*What you will do*: Every line below that holds "class" must be copied.

◆ ◆ ◆ ◆ ◆ ◆ ◆

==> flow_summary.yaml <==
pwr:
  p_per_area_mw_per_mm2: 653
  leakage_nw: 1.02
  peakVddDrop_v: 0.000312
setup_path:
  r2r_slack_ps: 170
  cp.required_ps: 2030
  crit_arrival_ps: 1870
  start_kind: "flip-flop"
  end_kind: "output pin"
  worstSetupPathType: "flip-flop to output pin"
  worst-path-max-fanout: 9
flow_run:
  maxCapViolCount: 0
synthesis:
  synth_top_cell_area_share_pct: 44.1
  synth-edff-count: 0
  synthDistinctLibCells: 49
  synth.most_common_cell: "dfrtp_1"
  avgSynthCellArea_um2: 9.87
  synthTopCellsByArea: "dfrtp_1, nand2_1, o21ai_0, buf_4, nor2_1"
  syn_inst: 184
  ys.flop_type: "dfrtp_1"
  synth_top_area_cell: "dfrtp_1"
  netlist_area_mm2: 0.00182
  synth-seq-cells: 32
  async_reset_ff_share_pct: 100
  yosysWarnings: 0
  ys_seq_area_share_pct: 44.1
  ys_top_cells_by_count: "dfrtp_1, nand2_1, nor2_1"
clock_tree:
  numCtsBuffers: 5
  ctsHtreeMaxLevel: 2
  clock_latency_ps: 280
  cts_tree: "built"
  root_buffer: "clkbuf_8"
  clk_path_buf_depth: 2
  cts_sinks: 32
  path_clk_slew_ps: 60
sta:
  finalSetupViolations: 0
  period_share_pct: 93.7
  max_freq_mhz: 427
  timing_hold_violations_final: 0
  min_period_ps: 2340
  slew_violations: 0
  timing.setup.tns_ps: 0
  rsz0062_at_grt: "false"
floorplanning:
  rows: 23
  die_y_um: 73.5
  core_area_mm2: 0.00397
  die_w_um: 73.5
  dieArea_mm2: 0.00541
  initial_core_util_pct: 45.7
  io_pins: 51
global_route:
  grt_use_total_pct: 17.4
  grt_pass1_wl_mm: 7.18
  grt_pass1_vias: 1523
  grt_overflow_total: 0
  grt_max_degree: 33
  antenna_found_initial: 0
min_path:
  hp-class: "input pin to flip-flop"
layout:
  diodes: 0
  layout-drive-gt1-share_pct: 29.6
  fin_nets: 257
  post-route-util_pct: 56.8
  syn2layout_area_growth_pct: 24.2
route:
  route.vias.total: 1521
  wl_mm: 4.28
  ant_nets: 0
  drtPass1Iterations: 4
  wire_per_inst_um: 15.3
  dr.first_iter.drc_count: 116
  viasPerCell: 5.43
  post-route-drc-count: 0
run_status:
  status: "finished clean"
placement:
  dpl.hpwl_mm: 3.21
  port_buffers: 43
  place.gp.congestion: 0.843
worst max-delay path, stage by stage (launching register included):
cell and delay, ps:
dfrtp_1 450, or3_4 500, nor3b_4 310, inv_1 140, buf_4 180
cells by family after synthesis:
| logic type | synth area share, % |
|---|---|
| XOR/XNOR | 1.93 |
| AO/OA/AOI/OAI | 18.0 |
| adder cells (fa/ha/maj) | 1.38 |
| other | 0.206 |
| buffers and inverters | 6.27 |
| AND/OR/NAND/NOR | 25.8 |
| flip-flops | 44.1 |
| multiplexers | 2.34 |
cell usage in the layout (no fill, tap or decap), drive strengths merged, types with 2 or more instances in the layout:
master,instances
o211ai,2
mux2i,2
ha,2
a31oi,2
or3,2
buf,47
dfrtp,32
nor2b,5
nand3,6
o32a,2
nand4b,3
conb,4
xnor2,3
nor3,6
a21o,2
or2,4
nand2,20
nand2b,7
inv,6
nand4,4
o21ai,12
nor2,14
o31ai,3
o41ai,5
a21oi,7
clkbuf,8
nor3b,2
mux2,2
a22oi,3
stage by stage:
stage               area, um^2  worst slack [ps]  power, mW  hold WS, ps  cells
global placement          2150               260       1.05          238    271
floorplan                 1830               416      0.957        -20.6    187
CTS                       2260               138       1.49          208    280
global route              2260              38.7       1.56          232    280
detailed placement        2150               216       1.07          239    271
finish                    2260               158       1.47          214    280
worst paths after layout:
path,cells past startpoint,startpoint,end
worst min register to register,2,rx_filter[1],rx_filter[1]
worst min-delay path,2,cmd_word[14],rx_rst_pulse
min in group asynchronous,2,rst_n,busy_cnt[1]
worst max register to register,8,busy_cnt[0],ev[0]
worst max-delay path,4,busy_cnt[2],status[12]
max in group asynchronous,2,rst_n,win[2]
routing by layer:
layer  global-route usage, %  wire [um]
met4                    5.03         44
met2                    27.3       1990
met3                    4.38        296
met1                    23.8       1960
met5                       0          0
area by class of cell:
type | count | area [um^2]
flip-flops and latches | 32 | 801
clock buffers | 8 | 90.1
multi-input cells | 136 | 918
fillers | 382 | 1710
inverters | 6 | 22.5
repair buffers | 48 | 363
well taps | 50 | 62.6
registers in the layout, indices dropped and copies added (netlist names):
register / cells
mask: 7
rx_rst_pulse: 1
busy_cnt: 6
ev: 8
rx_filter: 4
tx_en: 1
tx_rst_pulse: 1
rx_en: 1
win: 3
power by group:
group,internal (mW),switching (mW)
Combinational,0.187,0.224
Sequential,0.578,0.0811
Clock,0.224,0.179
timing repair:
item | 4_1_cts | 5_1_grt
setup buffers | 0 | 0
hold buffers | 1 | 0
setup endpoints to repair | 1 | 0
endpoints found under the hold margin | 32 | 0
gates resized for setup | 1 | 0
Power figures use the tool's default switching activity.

◆ ◆ ◆ ◆ ◆ ◆ ◆

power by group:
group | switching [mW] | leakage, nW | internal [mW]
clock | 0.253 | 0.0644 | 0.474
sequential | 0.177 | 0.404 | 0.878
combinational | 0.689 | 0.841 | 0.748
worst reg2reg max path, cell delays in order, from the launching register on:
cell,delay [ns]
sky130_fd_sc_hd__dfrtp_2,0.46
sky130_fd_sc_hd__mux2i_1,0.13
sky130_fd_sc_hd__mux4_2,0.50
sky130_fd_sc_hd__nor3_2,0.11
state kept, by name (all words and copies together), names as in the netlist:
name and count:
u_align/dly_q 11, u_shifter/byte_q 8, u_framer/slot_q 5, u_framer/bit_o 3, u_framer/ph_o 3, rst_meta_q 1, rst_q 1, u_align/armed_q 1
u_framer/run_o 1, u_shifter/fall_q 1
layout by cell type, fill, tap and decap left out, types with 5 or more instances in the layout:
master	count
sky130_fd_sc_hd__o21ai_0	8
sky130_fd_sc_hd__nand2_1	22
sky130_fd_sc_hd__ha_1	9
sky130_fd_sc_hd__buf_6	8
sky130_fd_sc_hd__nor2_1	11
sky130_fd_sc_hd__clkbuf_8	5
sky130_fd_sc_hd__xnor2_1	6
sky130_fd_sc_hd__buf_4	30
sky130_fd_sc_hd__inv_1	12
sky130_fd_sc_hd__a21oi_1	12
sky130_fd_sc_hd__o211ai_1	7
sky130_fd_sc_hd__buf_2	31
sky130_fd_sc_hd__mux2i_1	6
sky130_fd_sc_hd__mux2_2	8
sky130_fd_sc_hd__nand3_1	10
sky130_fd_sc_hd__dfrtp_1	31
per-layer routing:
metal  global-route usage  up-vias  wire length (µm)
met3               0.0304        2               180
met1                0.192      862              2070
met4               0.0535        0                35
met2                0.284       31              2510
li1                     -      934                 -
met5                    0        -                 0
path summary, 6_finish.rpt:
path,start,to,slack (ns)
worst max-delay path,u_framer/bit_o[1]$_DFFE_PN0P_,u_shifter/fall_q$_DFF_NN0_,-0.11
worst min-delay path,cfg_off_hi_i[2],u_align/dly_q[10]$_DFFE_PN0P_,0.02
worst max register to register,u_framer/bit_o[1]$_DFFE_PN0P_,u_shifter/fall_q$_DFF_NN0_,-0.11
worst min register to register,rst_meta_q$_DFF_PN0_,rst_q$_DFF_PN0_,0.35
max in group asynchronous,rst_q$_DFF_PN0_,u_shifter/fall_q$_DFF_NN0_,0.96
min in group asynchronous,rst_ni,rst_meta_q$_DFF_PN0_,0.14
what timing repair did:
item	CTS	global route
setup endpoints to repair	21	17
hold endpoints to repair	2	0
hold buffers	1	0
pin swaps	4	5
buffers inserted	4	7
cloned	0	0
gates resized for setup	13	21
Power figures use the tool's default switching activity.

◆ ◆ ◆ ◆ ◆ ◆ ◆

*Exercise response*:
  hp-class: "input pin to flip-flop"
area by class of cell:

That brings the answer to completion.